▶ **TASK DETAILS**
Tally up every line in the records beneath that has "declared", and write down only the total.

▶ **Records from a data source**

**src/rtl/acc_cpu_core_if.sv**
```systemverilog
// Memory bus between acc_cpu_core (master) and its asynchronous-read single-port RAM (slave).
interface acc_cpu_core_if #(
  parameter int unsigned DW = 16,
  parameter int unsigned AW = 8
);
  logic [AW-1:0] mem_addr;
  logic [DW-1:0] mem_wdata;
  logic          mem_we;
  logic [DW-1:0] mem_rdata;

  modport master (
    output mem_addr,
    output mem_wdata,
    output mem_we,
    input  mem_rdata
  );

  modport slave (
    input  mem_addr,
    input  mem_wdata,
    input  mem_we,
    output mem_rdata
  );
endinterface

```
**src/rtl/acc_cpu_core.sv**
```systemverilog
// Multi-cycle accumulator core with a bounded call/return stack and halt/fault reporting.
// Optional MUL opcode enabled by defining ACC_CPU_MUL_EN.
module acc_cpu_core #(
  parameter int unsigned DW          = 16,
  parameter int unsigned AW          = 8,
  parameter int unsigned STACK_DEPTH = 4,
  parameter int unsigned RESET_PC    = 0
) (
  input  logic                 clk,
  input  logic                 rst,
  acc_cpu_core_if.master       mem,
  output logic                 halted,
  output logic                 fault,
  output logic [DW-1:0]        acc_out,
  output logic [AW-1:0]        pc_out
);

  localparam int unsigned SPW = $clog2(STACK_DEPTH + 1);
  localparam int unsigned IW  = (STACK_DEPTH > 1) ? $clog2(STACK_DEPTH) : 1;

  localparam logic [3:0] OP_LOAD  = 4'h1;
  localparam logic [3:0] OP_STORE = 4'h2;
  localparam logic [3:0] OP_ADD   = 4'h3;
  localparam logic [3:0] OP_SUB   = 4'h4;
  localparam logic [3:0] OP_AND   = 4'h5;
  localparam logic [3:0] OP_JMP   = 4'h6;
  localparam logic [3:0] OP_JZ    = 4'h7;
  localparam logic [3:0] OP_CALL  = 4'h8;
  localparam logic [3:0] OP_RET   = 4'h9;
  localparam logic [3:0] OP_LDI   = 4'hA;
`ifdef ACC_CPU_MUL_EN
  localparam logic [3:0] OP_MUL   = 4'hB;
`endif
  localparam logic [3:0] OP_HALT  = 4'hF;

  typedef enum logic [1:0] {RESET, FETCH, EXEC, HALT} stateT;

  stateT          state, nextState;
  logic [DW-1:0]  ir, irNext;
  logic [DW-1:0]  acc, accNext;
  logic [AW-1:0]  pc, pcNext;
  logic           z, zNext;
  logic [SPW-1:0] sp, spNext;
  logic           haltedNext, faultNext;
  logic           pushEn;
  logic           accWrite;
  logic [AW-1:0]  memAddr;
  logic           memWe;
  logic [AW-1:0]  stackMem [STACK_DEPTH];
  logic [AW-1:0]  stackTop;
  logic [SPW-1:0] spDec;
  logic [3:0]     opcode;
  logic [AW-1:0]  operand;

  assign opcode   = ir[DW-1 -: 4];
  assign operand  = ir[AW-1:0];
  assign spDec    = sp - SPW'(1);
  assign stackTop = stackMem[IW'(spDec)];

  generate
    if (DW > AW + 4) begin : gIgnoredIrBits
      logic unusedIrBits;
      assign unusedIrBits = ^ir[DW-5:AW];
    end
  endgenerate

  // Next-state, datapath next values and bus controls
  always_comb begin
    nextState  = state;
    irNext     = ir;
    accNext    = acc;
    zNext      = z;
    pcNext     = pc;
    spNext     = sp;
    haltedNext = halted;
    faultNext  = fault;
    pushEn     = 1'b0;
    accWrite   = 1'b0;
    memAddr    = pc;
    memWe      = 1'b0;
    case (state)
      RESET: nextState = FETCH;
      FETCH: begin
        irNext    = mem.mem_rdata;
        pcNext    = pc + AW'(1);
        nextState = EXEC;
      end
      EXEC: begin
        memAddr   = operand;
        nextState = FETCH;
        case (opcode)
          OP_LOAD:  begin accNext = mem.mem_rdata;       accWrite = 1'b1; end
          OP_STORE: memWe = 1'b1;
          OP_ADD:   begin accNext = acc + mem.mem_rdata; accWrite = 1'b1; end
          OP_SUB:   begin accNext = acc - mem.mem_rdata; accWrite = 1'b1; end
          OP_AND:   begin accNext = acc & mem.mem_rdata; accWrite = 1'b1; end
          OP_JMP:   pcNext = operand;
          OP_JZ:    if (z) pcNext = operand;
          OP_CALL: begin
            // A full stack leaves PC untouched and stops the core
            if (sp == SPW'(STACK_DEPTH)) begin
              haltedNext = 1'b1;
              faultNext  = 1'b1;
              nextState  = HALT;
            end else begin
              pushEn = 1'b1;
              spNext = sp + SPW'(1);
              pcNext = operand;
            end
          end
          OP_RET: begin
            if (sp == '0) begin
              haltedNext = 1'b1;
              faultNext  = 1'b1;
              nextState  = HALT;
            end else begin
              pcNext = stackTop;
              spNext = spDec;
            end
          end
          OP_LDI:   begin accNext = DW'(operand);        accWrite = 1'b1; end
`ifdef ACC_CPU_MUL_EN
          OP_MUL:   begin accNext = acc * mem.mem_rdata; accWrite = 1'b1; end
`endif
          OP_HALT: begin
            haltedNext = 1'b1;
            nextState  = HALT;
          end
          default: ;
        endcase
        if (accWrite) zNext = (accNext == '0);
      end
      HALT: ;
      default: nextState = RESET;
    endcase
    // An interrupted STORE must never reach the RAM
    if (rst) memWe = 1'b0;
  end

  always_ff @(posedge clk) begin
    if (rst) begin
      state  <= RESET;
      pc     <= AW'(RESET_PC);
      acc    <= '0;
      ir     <= '0;
      z      <= 1'b1;
      sp     <= '0;
      halted <= 1'b0;
      fault  <= 1'b0;
    end else begin
      state  <= nextState;
      pc     <= pcNext;
      acc    <= accNext;
      ir     <= irNext;
      z      <= zNext;
      sp     <= spNext;
      halted <= haltedNext;
      fault  <= faultNext;
    end
  end

  // Return addresses; the pushed PC is already incremented by FETCH
  always_ff @(posedge clk) begin
    if (!rst && pushEn) stackMem[IW'(sp)] <= pc;
  end

  assign mem.mem_addr  = memAddr;
  assign mem.mem_wdata = acc;
  assign mem.mem_we    = memWe;
  assign acc_out       = acc;
  assign pc_out        = pc;

endmodule

```
**src/flat_wrapper.sv**
```systemverilog
// flat-port wrapper written by rule: the top's interface ports become plain ports
module acc_cpu_core_flat 
#(
  parameter int unsigned DW          = 16,
  parameter int unsigned AW          = 8,
  parameter int unsigned STACK_DEPTH = 4,
  parameter int unsigned RESET_PC    = 0
)
  (clk, rst, halted, fault, acc_out, pc_out, mem_mem_addr, mem_mem_wdata, mem_mem_we, mem_mem_rdata);
  acc_cpu_core_if #(.DW(DW), .AW(AW)) mem_i ();
  input  logic clk;
  input  logic rst;
  output logic halted;
  output logic fault;
  output logic [DW-1:0] acc_out;
  output logic [AW-1:0] pc_out;
  output wire logic [$bits(mem_i.mem_addr)-1:0] mem_mem_addr;
  output wire logic [$bits(mem_i.mem_wdata)-1:0] mem_mem_wdata;
  output wire logic [$bits(mem_i.mem_we)-1:0] mem_mem_we;
  input wire logic [$bits(mem_i.mem_rdata)-1:0] mem_mem_rdata;
  assign mem_mem_addr = mem_i.mem_addr;
  assign mem_mem_wdata = mem_i.mem_wdata;
  assign mem_mem_we = mem_i.mem_we;
  assign mem_i.mem_rdata = mem_mem_rdata;
  acc_cpu_core #(.DW(DW), .AW(AW), .STACK_DEPTH(STACK_DEPTH), .RESET_PC(RESET_PC)) u_core (.clk(clk), .rst(rst), .mem(mem_i), .halted(halted), .fault(fault), .acc_out(acc_out), .pc_out(pc_out));
endmodule
```
**config.mk**
```make
export PLATFORM = sky130hd
export DESIGN_NAME = acc_cpu_core_flat
export DESIGN_NICKNAME = d
export VERILOG_FILES = /design/src/rtl/acc_cpu_core_if.sv /design/src/rtl/acc_cpu_core.sv /design/src/flat_wrapper.sv
export SDC_FILE = /design/constraint.sdc
export NUM_CORES = 1
export LEC_CHECK = 0
export BUFFER_PORTS_ARGS = -buffer_cell sky130_fd_sc_hd__buf_2
export CAP_MARGIN = 5
export CORE_AREA = 5 5 101 103
export CTS_CLUSTER_DIAMETER = 40
export DETAILED_ROUTE_END_ITERATION = 16
export DIE_AREA = 0 0 106 108
export PLACE_DENSITY = 0.75
export REMOVE_ABC_BUFFERS = 1
export SETUP_SLACK_MARGIN = 0.5
export SLEW_MARGIN = 20
export SYNTH_ARGS = -nofsm -noshare
export SYNTH_HDL_FRONTEND = slang
export SYNTH_SLANG_ARGS = --single-unit
```
**constraint.sdc**
```tcl
create_clock -name clk -period 6.4 [get_ports clk]
set_input_delay 0.64 -clock clk [delete_from_list [all_inputs] [get_ports clk]]
set_output_delay 0.64 -clock clk [all_outputs]
set_load 0.05 [all_outputs]
```
### Word level (Yosys, flattened, before mapping)

Memory sizes are Yosys's and may differ from the RTL's.
Cells that the tools add are included.

| storage, ports and cells | value |
|---|---|
| bits in writable memories | 32 |
| logic and storage cells | 81 |
| memories | 1 |
| input port bits | 18 |
| flip-flop bits (word level) | 48 |

| operators by class | value |
|---|---|
| multiplexer cells | 29 |
| $add $sub $neg | 5 |
| reductions and logical operators | 15 |
| bitwise logic cells | 1 |
| eq/ne operators | 22 |

Memories:

| memory | words | bits a word | rd ports | clocked after memory_dff | wr ports | line | source |
|---|---|---|---|---|---|---|---|
| u_core.stackMem | 4 | 8 | 1 | 0 | 1 | acc_cpu_core.sv:49 | `logic [AW-1:0] stackMem [STACK_DEPTH];` |

Operator list:

| cell | count |
|---|---|
| one-hot mux 16 bit (5 select lines) | 1 |
| 2-to-1 mux 8 bit | 4 |
| one-hot mux 8 bit (4 select lines) | 1 |
| adder 16 bit | 1 |
| AND 16 bit | 1 |
| == test 4 x 3 -> 1 bit, second input constant | 4 |
| == test 4 bit, second input constant | 4 |
| zero test 16 bit | 1 |
| 2-to-1 mux 16 bit | 1 |
| one-hot mux 8 bit (2 select lines) | 1 |
| subtractor 16 bit | 1 |
| 2-to-1 mux 1 bit | 12 |
| one-hot mux 2 bit (3 select lines) | 2 |
| AND reduction 4 bit | 3 |
| adder 8 x 1 -> 8 bit, second input constant | 1 |
| == test 4 x 2 -> 1 bit, second input constant | 2 |
| 2-to-1 mux 3 bit | 2 |
| inequality test 3 bit, second input constant | 2 |
| one-hot mux 3 bit (2 select lines) | 1 |
| nonzero test 3 bit | 2 |
| inequality test 5 bit, second input constant | 1 |
| AND reduction 5 bit | 1 |
| OR reduction 5 bit | 1 |
| == test 4 x 1 -> 1 bit, second input constant | 1 |
| 17 further kinds | 21 |

### Longest topological paths before layout

Gate-level depths: netlist of the first run.

| logic depth | value |
|---|---|
| word-level depth | 7 |
| gate-level depth with buffers | 16 |
| mapped depth without buffers | 15 |

### Least setup slack after synthesis of the first run

OpenSTA, ideal clock, no wires.

| path | value |
|---|---|
| path kind | input to register |
| from | in mem_mem_rdata[2] |
| to | reg u_core.z |
| data required time | 6.340 ns |
| cell stages on the path | 15 |
| setup slack | 2.619 ns |
| arrival time | 3.720 ns |
| buffers on the path | 1 |
| cells stage by stage | clkbuf_1 > nor3_1 > nand2b_1 > nor4b_1 > nor2_1 > xnor2_1 > ha_1 > and4_1 > o21a_1 > a311oi_1 > o211ai_1 > a31oi_1 > nor2b_1 > o41ai_2 > o2111a_1 |

| on the way | value |
|---|---|
| word-level cells in the longest chain between the ends | 4 |

Ends and longest elaborated chain:

| what | line | source |
|---|---|---|
| start, declared | flat_wrapper.sv:20 | `input wire logic [$bits(mem_i.mem_rdata)-1:0] mem_mem_rdata;` |
| subtractor 16 bit (tied with other cells) | acc_cpu_core.sv:95 | `OP_SUB: begin accNext = acc - mem.mem_rdata; accWrite = 1'b1; end` |
| one-hot mux 16 bit (5 select lines) * | acc_cpu_core.sv:91 | `case (opcode)` |
| 2-to-1 mux 16 bit * | acc_cpu_core.sv:81 | `case (state)` |
| zero test 16 bit * | acc_cpu_core.sv:131 | `if (accWrite) zNext = (accNext == '0);` |
| end signal, assigned | acc_cpu_core.sv:155 | `z <= zNext;` |
| end, declared | acc_cpu_core.sv:42 | `logic z, zNext;` |

Mark *: on every way between the ends. The rest lies on a longest branch, timed or not. The select of a mux whose other input is x is not followed.
A chain may end at the register's enable or synchronous reset.

### Worst setup path after layout of the first run

| path | value |
|---|---|
| from | reg u_core.ir[14] |
| to | reg u_core.z |

| on the way | value |
|---|---|
| word-level cells in the longest chain between the ends | 5 |

Ends and longest elaborated chain:

| what | line | source |
|---|---|---|
| start, declared | acc_cpu_core.sv:39 | `logic [DW-1:0] ir, irNext;` |
| start signal, assigned | acc_cpu_core.sv:154 | `ir <= irNext;` |
| branches (longest 5 deep; another with one-hot mux 16 bit (5 select lines)) | -- |  |

Parallel ways; which one is timed is not known. The select of a mux whose other input is x is not followed.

▶ **RESULT**
3